- _What you are asked to do_: Search the records for the string "RAMPDN" and copy every line where it turns up.

- _Provided information_:
[src/rtl/dac_output_sequencer.sv]
// Two-channel DAC output sequencer: reset holdoff, per-channel source select,
// slew-limited outputs and a ramp-to-zero on fault or disable.
module dac_output_sequencer #(
  parameter int DATA_WIDTH = 14,
  parameter int HOLDOFF    = 1024
) (
  input  logic                  clk,
  input  logic                  rst,
  input  logic                  enable,
  input  logic                  fault_i,
  input  logic                  src_sel,
  input  logic [DATA_WIDTH-1:0] servo_a,
  input  logic [DATA_WIDTH-1:0] servo_b,
  input  logic                  servo_valid,
  input  logic [DATA_WIDTH-1:0] sweep_a,
  input  logic [DATA_WIDTH-1:0] sweep_b,
  input  logic                  sweep_valid,
  input  logic [DATA_WIDTH-1:0] slew_max,
  output logic [DATA_WIDTH-1:0] dout_a,
  output logic [DATA_WIDTH-1:0] dout_b,
  output logic                  dac_rst_req,
  output logic [1:0]            state_o,
  output logic                  tripped
);

  localparam int DW = DATA_WIDTH;
  localparam int CW = (HOLDOFF > 1) ? $clog2(HOLDOFF) : 1;

  typedef enum logic [1:0] {
    HOLD   = 2'd0,
    IDLE   = 2'd1,
    RUN    = 2'd2,
    RAMPDN = 2'd3
  } state_t;

  state_t          state, state_nxt;
  logic [CW-1:0]   cnt, cnt_nxt;
  logic [DW-1:0]   tgt_a, tgt_b, tgt_a_nxt, tgt_b_nxt;
  logic [DW-1:0]   dout_a_nxt, dout_b_nxt;
  logic            tripped_nxt;

  // One slew-limited step from cur toward tgt; the result never passes tgt,
  // so the DW-bit add/subtract cannot wrap.
  function automatic logic [DW-1:0] step(input logic [DW-1:0] cur,
                                         input logic [DW-1:0] tgt,
                                         input logic [DW-1:0] slew);
    logic signed [DW:0] diff;
    logic [DW:0]        mag;
    logic [DW-1:0]      res;
    diff = $signed({tgt[DW-1], tgt}) - $signed({cur[DW-1], cur});
    mag  = diff[DW] ? $unsigned(-diff) : $unsigned(diff);
    if (slew == '0 || mag <= {1'b0, slew})
      res = tgt;
    else if (diff[DW])
      res = cur - slew;
    else
      res = cur + slew;
    return res;
  endfunction

  always_comb begin
    state_nxt   = state;
    cnt_nxt     = cnt;
    tgt_a_nxt   = tgt_a;
    tgt_b_nxt   = tgt_b;
    dout_a_nxt  = dout_a;
    dout_b_nxt  = dout_b;
    tripped_nxt = tripped;
    case (state)
      HOLD: begin
        tgt_a_nxt  = '0;
        tgt_b_nxt  = '0;
        dout_a_nxt = '0;
        dout_b_nxt = '0;
        if (cnt == CW'(HOLDOFF - 1))
          state_nxt = IDLE;
        else
          cnt_nxt = cnt + CW'(1);
      end
      IDLE: begin
        tgt_a_nxt  = '0;
        tgt_b_nxt  = '0;
        dout_a_nxt = '0;
        dout_b_nxt = '0;
        if (enable && !fault_i) begin
          state_nxt   = RUN;
          tripped_nxt = 1'b0;
        end
      end
      RUN: begin
        // Outputs step toward the registered target, giving two-cycle latency.
        dout_a_nxt = step(dout_a, tgt_a, slew_max);
        dout_b_nxt = step(dout_b, tgt_b, slew_max);
        if (!src_sel && servo_valid) begin
          tgt_a_nxt = servo_a;
          tgt_b_nxt = servo_b;
        end else if (src_sel && sweep_valid) begin
          tgt_a_nxt = sweep_a;
          tgt_b_nxt = sweep_b;
        end
        if (fault_i) begin
          state_nxt   = RAMPDN;
          tripped_nxt = 1'b1;
          tgt_a_nxt   = '0;
          tgt_b_nxt   = '0;
        end else if (!enable) begin
          state_nxt = RAMPDN;
          tgt_a_nxt = '0;
          tgt_b_nxt = '0;
        end
      end
      RAMPDN: begin
        tgt_a_nxt  = '0;
        tgt_b_nxt  = '0;
        dout_a_nxt = step(dout_a, '0, slew_max);
        dout_b_nxt = step(dout_b, '0, slew_max);
        if (dout_a == '0 && dout_b == '0)
          state_nxt = IDLE;
      end
      default: state_nxt = HOLD;
    endcase
  end

  always_ff @(posedge clk or posedge rst) begin
    if (rst) begin
      state       <= HOLD;
      cnt         <= '0;
      tgt_a       <= '0;
      tgt_b       <= '0;
      dout_a      <= '0;
      dout_b      <= '0;
      dac_rst_req <= 1'b1;
      tripped     <= 1'b0;
    end else begin
      state       <= state_nxt;
      cnt         <= cnt_nxt;
      tgt_a       <= tgt_a_nxt;
      tgt_b       <= tgt_b_nxt;
      dout_a      <= dout_a_nxt;
      dout_b      <= dout_b_nxt;
      dac_rst_req <= (state_nxt == HOLD);
      tripped     <= tripped_nxt;
    end
  end

  assign state_o = state;

endmodule

[config.mk]
export PLATFORM = sky130hd
export DESIGN_NAME = dac_output_sequencer
export DESIGN_NICKNAME = d
export VERILOG_FILES = /design/src/rtl/dac_output_sequencer.sv
export SDC_FILE = /design/constraint.sdc
export NUM_CORES = 1
export LEC_CHECK = 0
export ABC_CLOCK_PERIOD_IN_PS = 13700
export BUFFER_PORTS_ARGS = -buffer_cell sky130_fd_sc_hd__buf_4
export CORE_MARGIN = 2
export CORE_UTILIZATION = 55
export CTS_CLUSTER_DIAMETER = 30
export DETAILED_ROUTE_END_ITERATION = 8
export PLACE_DENSITY = 0.75
export SLEW_MARGIN = 0
export SYNTH_ARGS = -nofsm -noshare
export SYNTH_HDL_FRONTEND = slang
export SYNTH_SLANG_ARGS = --single-unit
[constraint.sdc]
create_clock -name clk -period 13.7 [get_ports clk]
set_input_delay 2.055 -clock clk [delete_from_list [all_inputs] [get_ports clk]]
set_output_delay 2.055 -clock clk [all_outputs]
set_load 0.01 [all_outputs]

- _Task result_:
    RAMPDN = 2'd3
          state_nxt   = RAMPDN;
          state_nxt = RAMPDN;
      RAMPDN: begin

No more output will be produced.